Only 14 people work here in two shifts. Without robots, a manual press shop of this magnitude would have required 72 men. The Vithalapur factory, Honda's fourth two-wheeler plant in India, is one of the most automated in the world. The company's first plant in Manesar has 65 automation processes; the fourth has 241. While Manesar requires one person to produce one vehicle, Vithalapur does it with 0.64 - that's a 36 per cent jump in productivity. A similar script is being written in many green-field manufacturing plants across the country. Everywhere, it is about doing more with less - less people.
That's because price realisation is a challenge. There are only two levers to retain margins on a product: cost reduction or increase in the product price. Price increase is limited, thanks to competition. Manufacturers across the world, and in India, are therefore resorting to an unparalleled use of technology to flatten costs. The fallout, in almost every case, is "technological unemployment", a term popularised by economist John Maynard Keynes in the 1930s.
This term, strangely, is still valid. However, unlike the 1930s, the technological unemployment of this decade is likely to be of a far serious order, and one that cuts across every conceivable sector - from e-commerce and manufacturing to banking, agriculture as well as IT services and BPO.Think of software engineers. Knowing how to code has been the surest way of securing a good life for Indians over the past two decades. In fact, some states such as Andhra Pradesh have an oversupply of engineering colleges. But the advent of Artificial Intelligence, or AI, has meant that machines can now be trained to carry out many standardised tasks software engineers do. Likewise, think of drones that can spray pesticides across farms or identify sick plants that need attention, doing away with the need for labour. Or take condominiums where hi-tech entry systems reduce the need for security guards. Or driverless cars of the future that can hit the livelihoods of professional drivers. Or machines to make pizzas or burgers, because the process is repetitive, just like manufacturing a car.
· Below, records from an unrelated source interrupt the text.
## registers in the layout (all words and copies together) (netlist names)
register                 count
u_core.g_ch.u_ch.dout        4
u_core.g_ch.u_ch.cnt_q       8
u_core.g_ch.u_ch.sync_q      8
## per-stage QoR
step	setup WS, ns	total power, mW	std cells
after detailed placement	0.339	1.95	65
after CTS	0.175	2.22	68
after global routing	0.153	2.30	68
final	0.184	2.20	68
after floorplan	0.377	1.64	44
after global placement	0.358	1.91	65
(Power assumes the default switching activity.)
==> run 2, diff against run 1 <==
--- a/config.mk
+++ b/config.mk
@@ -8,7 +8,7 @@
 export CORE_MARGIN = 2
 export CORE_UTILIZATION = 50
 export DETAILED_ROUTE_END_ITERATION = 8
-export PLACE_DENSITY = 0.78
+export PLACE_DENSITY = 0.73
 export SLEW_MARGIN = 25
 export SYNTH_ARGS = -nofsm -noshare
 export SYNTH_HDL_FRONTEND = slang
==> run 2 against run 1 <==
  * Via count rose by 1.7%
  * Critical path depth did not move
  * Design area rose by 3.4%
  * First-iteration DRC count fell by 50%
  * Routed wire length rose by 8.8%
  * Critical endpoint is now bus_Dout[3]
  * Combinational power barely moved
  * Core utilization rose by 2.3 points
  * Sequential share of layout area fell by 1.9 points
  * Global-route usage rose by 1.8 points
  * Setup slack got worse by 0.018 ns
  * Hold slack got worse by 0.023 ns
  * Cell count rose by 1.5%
File: src/rtl/imem_loader_pkg.sv
// imem_loader_pkg: shared state encoding and framing constants for the instruction-memory loader.
package imem_loader_pkg;
    typedef enum logic [2:0] {IDLE, HDR_HI, HDR_LO, BYTE, WRITE, CHK, DONE, ERR} loader_state_t;
    localparam int WORD_BYTES = 3;
    localparam int HDR_BYTES  = 2;
endpackage

File: src/rtl/imem_loader_byte_packer.sv
// byte_packer: packs WORD_BYTES stream bytes (MSB first) into one instruction word.
// Ports: clk, rst_n (async active-low), i_clr (restart byte count), i_take (byte accepted),
//        i_byte (stream byte), o_last (next accepted byte completes a word),
//        o_word (shift register), o_word_valid (one-cycle pulse after the word completes).
module byte_packer
    import imem_loader_pkg::*;
#(
    parameter int WORD_W = 8 * WORD_BYTES
) (
    input  logic              clk,
    input  logic              rst_n,
    input  logic              i_clr,
    input  logic              i_take,
    input  logic [7:0]        i_byte,
    output logic              o_last,
    output logic [WORD_W-1:0] o_word,
    output logic              o_word_valid
);
    logic [1:0]        r_cnt;
    logic [WORD_W-1:0] r_sr;
    logic              r_valid;
    assign o_last       = (r_cnt == 2'(WORD_BYTES - 1));
    assign o_word       = r_sr;
    assign o_word_valid = r_valid;
    always_ff @(posedge clk or negedge rst_n) begin
        if (!rst_n) begin
            r_cnt   <= '0;
            r_sr    <= '0;
            r_valid <= 1'b0;
        end else begin
            r_valid <= i_take && o_last;
            if (i_clr) begin
                r_cnt <= '0;
            end else if (i_take) begin
                r_cnt <= o_last ? 2'd0 : r_cnt + 2'd1;
                r_sr  <= {r_sr[WORD_W-9:0], i_byte};
            end
        end
    end
endmodule

File: src/rtl/imem_loader.sv
// imem_loader: boot loader filling instruction memory from a byte stream, holding the CPU until done.
// Ports: clk, rst_n (async active-low), start (load pulse), in_data/in_valid/in_ready (byte stream),
//        imem_we/imem_addr/imem_wdata (memory write port), cpu_run (CPU release), busy, error,
//        words_loaded (words written in this load).
// Option: define IMEM_LOADER_CHECKSUM_EN to require a trailing XOR checksum byte over the payload.
module imem_loader
    import imem_loader_pkg::*;
#(
    parameter int DEPTH  = 140,
    parameter int WORD_W = 24,
    parameter int ADDR_W = 24
) (
    input  logic                       clk,
    input  logic                       rst_n,
    input  logic                       start,
    input  logic [7:0]                 in_data,
    input  logic                       in_valid,
    output logic                       in_ready,
    output logic                       imem_we,
    output logic [ADDR_W-1:0]          imem_addr,
    output logic [WORD_W-1:0]          imem_wdata,
    output logic                       cpu_run,
    output logic                       busy,
    output logic                       error,
    output logic [$clog2(DEPTH+1)-1:0] words_loaded
);
    localparam int IW = $clog2(DEPTH + 1);
    localparam logic [15:0] DEPTH16 = 16'(DEPTH);
`ifdef IMEM_LOADER_CHECKSUM_EN
    localparam loader_state_t FINAL = CHK;
    logic [7:0] r_xor;
`else
    localparam loader_state_t FINAL = DONE;
`endif
    loader_state_t r_state;
    logic [15:0]   r_count;
    logic [IW-1:0] r_index;
    logic          w_take;
    logic          w_restart;
    logic          w_last_byte;
    logic          w_last_word;
    logic [15:0]   w_count;
    assign w_take      = in_valid && in_ready;
    assign w_restart   = start && (r_state inside {IDLE, DONE, ERR});
    assign w_count     = {r_count[15:8], in_data};
    assign w_last_word = (16'(r_index) + 16'd1 == r_count);
    byte_packer #(.WORD_W(WORD_W)) u_packer (
        .clk         (clk),
        .rst_n       (rst_n),
        .i_clr       (w_restart),
        .i_take      (w_take && r_state == BYTE),
        .i_byte      (in_data),
        .o_last      (w_last_byte),
        .o_word      (imem_wdata),
        .o_word_valid(imem_we)
    );
    always_ff @(posedge clk or negedge rst_n) begin
        if (!rst_n) begin
            r_state <= IDLE;
            r_count <= '0;
            r_index <= '0;
`ifdef IMEM_LOADER_CHECKSUM_EN
            r_xor   <= '0;
`endif
        end else begin
            case (r_state)
                IDLE, DONE, ERR: if (w_restart) begin
                    r_state <= HDR_HI;
                    r_count <= '0;
                    r_index <= '0;
`ifdef IMEM_LOADER_CHECKSUM_EN
                    r_xor   <= '0;
`endif
                end
                HDR_HI: if (w_take) begin
                    r_count[15:8] <= in_data;
                    r_state       <= HDR_LO;
                end
                HDR_LO: if (w_take) begin
                    r_count <= w_count;
                    r_state <= (w_count == 16'd0) ? FINAL : (w_count > DEPTH16) ? ERR : BYTE;
                end
                BYTE: if (w_take) begin
`ifdef IMEM_LOADER_CHECKSUM_EN
                    r_xor <= r_xor ^ in_data;
`endif
                    if (w_last_byte) r_state <= WRITE;
                end
                // The packer raises imem_we during this cycle; only the bookkeeping lives here.
                WRITE: begin
                    r_index <= r_index + IW'(1);
                    r_state <= w_last_word ? FINAL : BYTE;
                end
`ifdef IMEM_LOADER_CHECKSUM_EN
                CHK: if (w_take) r_state <= (in_data == r_xor) ? DONE : ERR;
`endif
                default: r_state <= IDLE;
            endcase
        end
    end
    assign in_ready     = r_state inside {HDR_HI, HDR_LO, BYTE, CHK};
    assign busy         = r_state inside {HDR_HI, HDR_LO, BYTE, WRITE, CHK};
    assign cpu_run      = (r_state == DONE);
    assign error        = (r_state == ERR);
    assign imem_addr    = {{(ADDR_W-IW-2){1'b0}}, r_index, 2'b00};
    assign words_loaded = r_index;
endmodule

File: config.mk
export PLATFORM = sky130hd
export DESIGN_NAME = imem_loader
export DESIGN_NICKNAME = d
export VERILOG_FILES = /design/src/rtl/imem_loader_pkg.sv /design/src/rtl/imem_loader_byte_packer.sv /design/src/rtl/imem_loader.sv
export SDC_FILE = /design/constraint.sdc
export NUM_CORES = 1
export LEC_CHECK = 0
export CORE_AREA = 2 2 79 81
export CTS_CLUSTER_SIZE = 28
export DETAILED_ROUTE_END_ITERATION = 7
export DIE_AREA = 0 0 81 83
export PLACE_DENSITY = 0.91
export SLEW_MARGIN = 20
export SYNTH_ARGS = -nofsm -noshare
export SYNTH_HDL_FRONTEND = slang
export SYNTH_SLANG_ARGS = --single-unit
File: constraint.sdc
create_clock -name clk -period 5 [get_ports clk]
set_input_delay 0.5 -clock clk [delete_from_list [all_inputs] [get_ports clk]]
set_output_delay 0.5 -clock clk [all_outputs]
set_load 0.01 [all_outputs]
======== Word-level counts from Yosys, hierarchy flattened ========
Index checks and enable logic that the tools add are counted.
cells by class
  reductions and logical operators ........ 19
  muxes and demuxes ....................... 19
  eq/ne operators ......................... 14
  $lt $le $gt $ge ......................... 1
  bitwise logic cells ..................... 2
  add/sub/neg operators ................... 3
operators by type and width
  cell                                                 count
  one-hot mux 8 bit (2 select lines)                   2
  2-to-1 mux 3 bit                                     8
  2-to-1 mux 8 bit                                     3
  one-hot mux 8 bit (3 select lines)                   1
  == test 9 x 16 -> 1 bit                              1
  > comparator 16 x 8 -> 1 bit, second input constant  1
  zero test 16 bit                                     1
  2-to-1 mux 16 bit                                    1
  one-hot mux 3 bit (5 select lines)                   1
  == test 3 bit, second input constant                 4
  adder 8 x 1 -> 9 bit, second input constant          1
  adder 8 x 1 -> 8 bit, second input constant          1
  nonzero test 2 bit                                   4
  == test 3 x 2 -> 1 bit, second input constant        2
  2-to-1 mux 2 bit                                     3
  != test 2 bit, second input constant                 3
  AND reduction 5 bit                                  1
  nonzero test 5 bit                                   1
  logical AND 1 bit                                    4
  != test 2 x 1 -> 1 bit, second input constant        2
  AND reduction 2 bit                                  2
  AND reduction 4 bit                                  1
  nonzero test 4 bit                                   1
  == test 3 x 1 -> 1 bit, second input constant        1
  7 further kinds                                      8
word-level totals
  word-level logic and storage cells ...... 65
  register bits ........................... 54
  output and inout port bits .............. 61

======== Longest topological paths before layout ========
Gate-level depths: netlist (run 1).
  depth after elaboration ................. 6
  depth in mapped cells ................... 8
  gate-level depth less buffers ........... 7

======== By module ========
From an unflattened synthesis (run 1), not the netlist that was laid out.
second synthesis, totals
  cell total of the unflattened synthesis .. 282
  area total of the unflattened synthesis .. 2,914.0 µm²
modules (own cells, without submodules)
  module       area each (µm²)  cells an instance  sequential area each (µm²)  times used
  imem_loader  1,776.7          219                675.6                       1
  byte_packer  1,137.3          63                 675.6                       1

======== Worst setup path after synthesis (run 1) ========
No wires, ideal clock.
  path type ............................... flip-flop to flip-flop
  start point ............................. register r_index[0] (netlist: words_loaded[0])
  end point ............................... register r_state[0]
  library setup time ...................... 119 ps
  slack ................................... 2,947 ps
  data arrival time ....................... 1,934 ps
  required time ........................... 4,881 ps
  period minus slack after synthesis ...... 2,053 ps
  buffers on the path ..................... 1
  stages on the path, launching flop included .. 9
  path through ............................ dfrtp_1 > ha_1 > and2_4 > buf_6 > xor2_1 > o22ai_2 > nand4_1 > a311o_2 > o21a_1
on the way
  cells in the longest elaborated chain, start to end .. 4
RTL lines
  what                                RTL line           source
  from (decl)                         imem_loader.sv:37  logic [IW-1:0] r_index;
  from (signal assigned)              imem_loader.sv:91  r_index <= r_index + IW'(1);
  adder 8 x 1 -> 9 bit                imem_loader.sv:46  assign w_last_word = (16'(r_index) + 16'd1 == r_count);
  == test 9 x 16 -> 1 bit             imem_loader.sv:46
  2-to-1 mux 3 bit                    imem_loader.sv:92  r_state <= w_last_word ? FINAL : BYTE;
  one-hot mux 3 bit (5 select lines)  imem_loader.sv:66  case (r_state)
  to (signal assigned)                imem_loader.sv:81  r_state <= (w_count == 16'd0) ? FINAL : (w_count > DEPTH16) ? ERR : BYTE;
  to (signal assigned)                imem_loader.sv:92
  to (decl)                           imem_loader.sv:35  loader_state_t r_state;
No other way between the ends.
A chain may end at the register's enable or synchronous reset.

======== Worst setup path in the final report (run 1) ========
  start point ............................. register r_state[1]
  end point ............................... output in_ready
on the way
  cells in the longest elaborated chain, start to end .. 2
  elaborated cells on any way between the ends .. 5
RTL lines
  what                                            RTL line            source
  == test 3 x 1 -> 1 bit (tied with other cells)  imem_loader.sv:101  assign in_ready = r_state inside {HDR_HI, HDR_LO, BYTE, CHK};
  nonzero test 4 bit (*)                          imem_loader.sv:101
  to (decl)                                       imem_loader.sv:18   output logic in_ready,
Every way passes the cells marked *; elsewhere a longest branch is shown, timed or not.

==> flow_summary.ini, run 1 <==
[global_route]
grt_max_degree = 55
antenna_found_initial = 0
grt_pass1_vias = 2152
track_usage_pct = 19.55
grt_pass1_wl_um = 10310
grt-ovfl-total = 0

[floorplanning]
core-area_um2 = 5816
num_io_pins = 73
die_h_um = 83
initial_utilization_pct = 49.03
rows = 28
die_x_um = 81
dieArea_um2 = 6723

[critical_path]
crit_fanout = 15
reg2reg_depth = 6
required_ps = 4500
r2r_slack_ps = 2730
critPathArrivalTime_ps = 1800
crit_type = register to output port
worst_setup_path_end_kind = output port
cp-start-kind = register
worstReg2RegStart = r_state[2]
r2r-end = words_loaded[4]

[place]
place.gp.congestion = 0.8352
placement.io_buffers = 56
dp_hpwl_um = 4238
dpl_worst_slack_ps = 2393

[power_and_ir_drop]
vdd_drop_max_v = 0.0004948
clock_power_share_pct = 15.4
internal_power_mw = 1.250
swShare_pct = 36.42
p_leak_nw = 1.456
p_comb_share_pct = 44.6
power_switching_uw = 716.3
pwr-share-seq_pct = 40.0
pwr_density_cell_nw_per_um2 = 572.0

[logic_synthesis]
ys_ff_latch = 54
synth.largest_area_cell = dfrtp_1
syn_area_um2 = 2851
ys.flop_type = dfrtp_1
async_flop_share_pct = 100.0
ys_seq_area_share_pct = 47.39
synthCells = 283
yosysUniqueCellTypes = 44
synth_edf_count = 0
syn_area_per_cell_um2 = 10.08
synth_top_area_share_pct = 47.39
synthTopCellsByArea = dfrtp_1 47%, mux2_2 9.5%, buf_4 6.3%
synth-warning-count = 0

[layout]
n_antenna_cell = 0
drive_gt1_share_pct = 13.50
nets = 338
area_delta_synth_final_pct = 20.58
n_fill_cell = 476
seq_area_um2 = 1351
multi_input_area_um2 = 1299

[clock_tree]
holdBufCountCts = 0
cts.sinks = 54
insertion_delay_ps = 320
path_clk_slew_ps = 110
cts_made_buffers = 5
cts_setup_buffers = 0
ctsHtreeMaxLevel = 2
cts-root-buf = clkbuf_8
cts_resized = 0
cts_tree = yes
clk_path_buf_depth = 2

[timing]
tns_ps = 0
fmax_mhz = 434.0
hold_viol_final = 0
setup_viol = 0
skew_ps = 11.44
layout_setup_ws_ps = 2696
timing.final.max_slew_violations = 0
slew_headroom_pct = 45.95
fin_crit_sh_pct = 46.09
grt_setup_unrepaired = no
worst_pin_slew_ps = 809.0
post-route-min-period_ps = 2304

[run_status]
outcome = completed

[routing]
wl_per_cell_um = 15.01
wl_um = 6020
drt_iter0_markers = 284
avgViaCountPerCell = 5.504
dr.pass1.iters = 4
vias = 2207
drc_errors = 0
ant_nets = 0

[job]
cap_violations = 0

[min_path]
hold_path.class = input port to async pin
[per-layer routing]
layer / vias up / track usage (%) / share of wire [%]
met5: - / 0 / 0
met4: 0 / 8.475 / 2.5
met3: 11 / 4.565 / 8.3
met2: 107 / 30.05 / 48
met1: 1064 / 26.26 / 41
li1: 1025 / - / -
[metrics by stage]
step	hold WS (ps)	cells	instance area, um2	total power, mW	utilization, %
6_report	279.8	401	3438	1.967	59.12
5_1_grt	350.9	401	3438	2.108	59.12
4_1_cts	329.6	401	3432	1.972	59.01
3_5_place_dp	473.9	393	3316	1.663	57.01
3_3_place_gp	462.8	393	3316	1.624	57.01
2_1_floorplan	204.4	298	2908	1.298	-
[state kept, by name, indices dropped and copies added, names as in the netlist]
name and cells:
u_packer.o_word 24, r_count 16, words_loaded 8, r_state 3, u_packer.r_cnt 2, u_packer.o_word_valid 1
[logic make-up (layout without fill, tap and decap cells)]
family / Yosys count / in the layout / synth area share (%)
multiplexers: 32 / 32 / 12.29
adder cells (fa/ha/maj): 1 / 1 / 0.4387
AO/OA/AOI/OAI: 50 / 50 / 10.84
buffers and inverters: 40 / 68 / 9.258
XOR/XNOR: 10 / 10 / 3.335
AND/OR/NAND/NOR: 95 / 95 / 16.32
flip-flops: 54 / 54 / 47.39
other: 1 / 16 / 0.1315
[power groups by stage]
stage | registers [mW] | logic [mW] | clock network, mW
after detailed placement | 0.790 | 0.874 | 0
after global routing | 0.814 | 0.962 | 0.331
after floorplan | 0.783 | 0.516 | 0
after global placement | 0.774 | 0.849 | 0
final | 0.787 | 0.876 | 0.304
after CTS | 0.785 | 0.882 | 0.305
[cells in the final DEF, fill, tap and decap left out, types with 2 or more instances in the layout]
cell,n
xor2_1,6
nor2b_1,2
o21ai_1,2
o21a_1,2
nand3_1,10
o21ai_0,21
or3_1,3
and3_1,3
inv_1,2
buf_4,2
nand2b_1,8
dfrtp_1,54
o22ai_1,2
o31ai_1,2
conb_1,16
nand2_1,31
mux2i_1,8
nor2_1,18
clkbuf_8,5
xnor2_1,3
nor3_1,7
a21oi_1,9
nand3b_1,3
nand4_1,4
mux2_2,24
clkdlybuf4s50_1,55
a31oi_1,3
[worst max path at each step]
| stage | slack (ps) | from | end |
|---|---|---|---|
| CTS | 2700 | r_state[2] | busy |
| floorplan | 2950 | words_loaded[0] | r_state[0] |
| detailed placement | 2390 | start | words_loaded[4] |
| finish | 2700 | r_state[1] | in_ready |
| global placement | 2550 | start | words_loaded[4] |
| global route | 2430 | r_state[2] | words_loaded[7] |
[synthesized netlist by cell type, types with 2 or more instances]
cell      instances
nand2_1          31
inv_1             2
o31ai_1           2
or3_1             3
nand3_1          10
nand3b_1          3
xor2_1            6
a31oi_1           4
nand2b_1          8
nor3_1            7
xnor2_1           3
buf_2             7
a21oi_1           9
nand4_1           4
buf_6             2
nor2b_1           2
mux2i_1           8
and3_1            3
o21a_1            2
dfrtp_1          54
o22ai_1           2
clkbuf_1          5
buf_4            24
o21ai_1           2
o21ai_0          21
mux2_2           24
nor2_1           18
[cell type report]
type | instances | share of cell area, %
Inverter | 2 | 0.2183
Multi-Input combinational cell | 204 | 37.77
Clock buffer | 5 | 2.001
Sequential cell | 54 | 39.30
Tap cell | 75 | 2.729
Timing Repair Buffer | 58 | 16.59
Clock inverter | 3 | 1.383
[worst max-delay path: stages (launching register included)]
cell and delay [ps]:
dfrtp_1 590, nor2b_1 250, nand2b_1 130, clkdlybuf4s50_1 530
(Power assumes the default switching activity.)
==> run 2: changes to the inputs <==
CORE_AREA = 2 2 84 86   (was 2 2 79 81)
DIE_AREA = 0 0 86 88   (was 0 0 81 83)
PLACE_DENSITY = 0.85   (was 0.91)
clock period = 1.9 ns   (was 5 ns; I/O delays follow)
==> run 2 against run 1 <==
  * Sequential power grew to 2.6 times the previous value
  * Highest routed layer unchanged
  * Global-route usage shrank 1.8 points
  * Count of clock-buffer cells in the layout is the same
  * Flip-flop and latch count did not move
  * Die area increased by 13%
  * Cell count grew 7.7%
  * Clock skew fell by 3.1 ps
==> flow_summary.ini, run 2 (same netlist as run 1, synthesis figures left out) <==
[clock_tree]
cts_tree = yes
insertion_delay_ps = 300
path_clk_slew_ps = 100
cts-root-buf = clkbuf_8
cts.sinks = 54
ctsHtreeMaxLevel = 2
clk_path_buf_depth = 2
cts_made_buffers = 5

[critical_path]
cp_slowest_cell = dfrtp_2
required_ps = 2100
path_cells = ha_4, and2_4, xor2_1, o22ai_2, nand3_1, a311o_2, o21a_1
crit_path_max_incr_delay_ps = 440
r2r-end = r_state[0]
crit_type = register to register
cp-start-kind = register
crit_fanout = 7
worst_setup_path_end_kind = register
r2r_slack_ps = 40
worstReg2RegStart = words_loaded[0]
reg2reg_depth = 7
critPathArrivalTime_ps = 2060

[place]
dp_hpwl_um = 4808
placed_area_um2 = 3485
place_inst = 416
dpl_worst_slack_ps = -175.1
place.gp.congestion = 0.8876
placement.io_buffers = 56

[routing]
dr_wl_met3_um = 412
highest_layer = met4
drt-met1-wl_um = 2763
dr.pass1.iters = 4
dr_wl_met2_um = 3389
drt_iter0_markers = 135
wl_per_cell_um = 15.34
drc_errors = 0
ant_nets = 0
avgViaCountPerCell = 5.382
wl_um = 6629
vias = 2325

[layout]
drive_gt1_share_pct = 22.16
largest_reg_flops = 24
nets = 364
final_common_cell = clkdlybuf4s50_1
area_delta_synth_final_pct = 29.09
n_antenna_cell = 0
post-route-cell-area_um2 = 3681
layout_common_cells = 55 x clkdlybuf4s50_1, 49 x dfrtp_1, 31 x nand2_1, 26 x buf_4, 24 x mux2_2
fin_util_pct = 55.40
instances_no_fill = 432

[floorplanning]
core-area_um2 = 6644
dieArea_um2 = 7568
initial_utilization_pct = 42.92
num_io_pins = 73
rows = 30
die_x_um = 86
die_h_um = 88

[power_and_ir_drop]
vdd_drop_max_v = 0.0009450
pwr_density_cell_nw_per_um2 = 1476
p_leak_nw = 1.584

[global_route]
grt_pass1_wl_um = 10730
antenna_found_initial = 0
grt-ovfl-total = 0
grt_max_degree = 30
grt_pass1_vias = 2236
track_usage_pct = 17.72

[timing]
timing.final.max_slew_violations = 0
skew_ps = 8.365
layout_setup_ws_ps = 35.92
worst_pin_slew_ps = 667.3
hold-worst-slack_ps = 296.9
slew_headroom_pct = 55.37
setup_viol = 0
grt_setup_unrepaired = yes
fmax_mhz = 536.5
post-route-min-period_ps = 1864
fin_crit_sh_pct = 98.11
hold_viol_final = 0

[run_status]
outcome = completed

[min_path]
hold_path.class = input port to async pin

[job]
cap_violations = 0
==> run 2: repair_timing <==
action | 4_1_cts | 5_1_grt
gates resized for setup | 3 | 5
hold buffers | 1 | 0
hold endpoints to repair | 11 | 0
setup buffers | 0 | 7
pin swaps | 0 | 1
setup endpoints to repair | 4 | 5
==> run 2: worst max-delay path by stage <==
stage,slack (ps),cells past startpoint,to,from
finish,40,7,r_state[0],words_loaded[0]
global route,-40,7,r_state[0],words_loaded[1]
CTS,6,3,in_ready,r_state[1]
detailed placement,-180,5,r_count[11],start
global placement,-70,5,r_count[11],start
floorplan,-30,8,r_state[0],words_loaded[0]
==> run 2: metrics by stage <==
step	TNS, ps	power, mW
2_1_floorplan	-33.24	3.432
3_3_place_gp	-403.5	4.415
3_5_place_dp	-953.0	4.539
4_1_cts	0	5.363
5_1_grt	-40.36	5.759
6_report	0	5.434
==> run 2: area by class of cell <==
class / instances / area, um2
Fill cell: 555 / 2963
Clock buffer: 5 / 68.82
Timing Repair Buffer: 84 / 780.7
Clock inverter: 3 / 47.55
Sequential cell: 54 / 1358
Tap cell: 80 / 100.1
Inverter: 2 / 7.507
Multi-Input combinational cell: 204 / 1319
==> run 2: power breakdown <==
group          internal, mW  switching (mW)  total (mW)
registers              1.63           0.411        2.04
clock network         0.400           0.388       0.788
logic                  1.45            1.15        2.61
total                  3.48            1.95        5.43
Momentum Machines, a San Francisco-based 'collective of foodies and engineers' claims to have built a robot that can make gourmet burgers without human intervention. In an era where economies are so 'coupled', it takes little time for technologies to cross borders. The job crisis is for real and it raises several uncomfortable questions. How many jobs will the present era of technology unemployment vaporise in India? Will it impact just the bottom-of-the-pyramid employees or also middle-level workers? Can technology replace the highly-skilled? If the composition of employment changes in one industry, will those employees find jobs elsewhere? And what must India do to mitigate the risks associated with high unemployment? Turns out, there are no easy answers.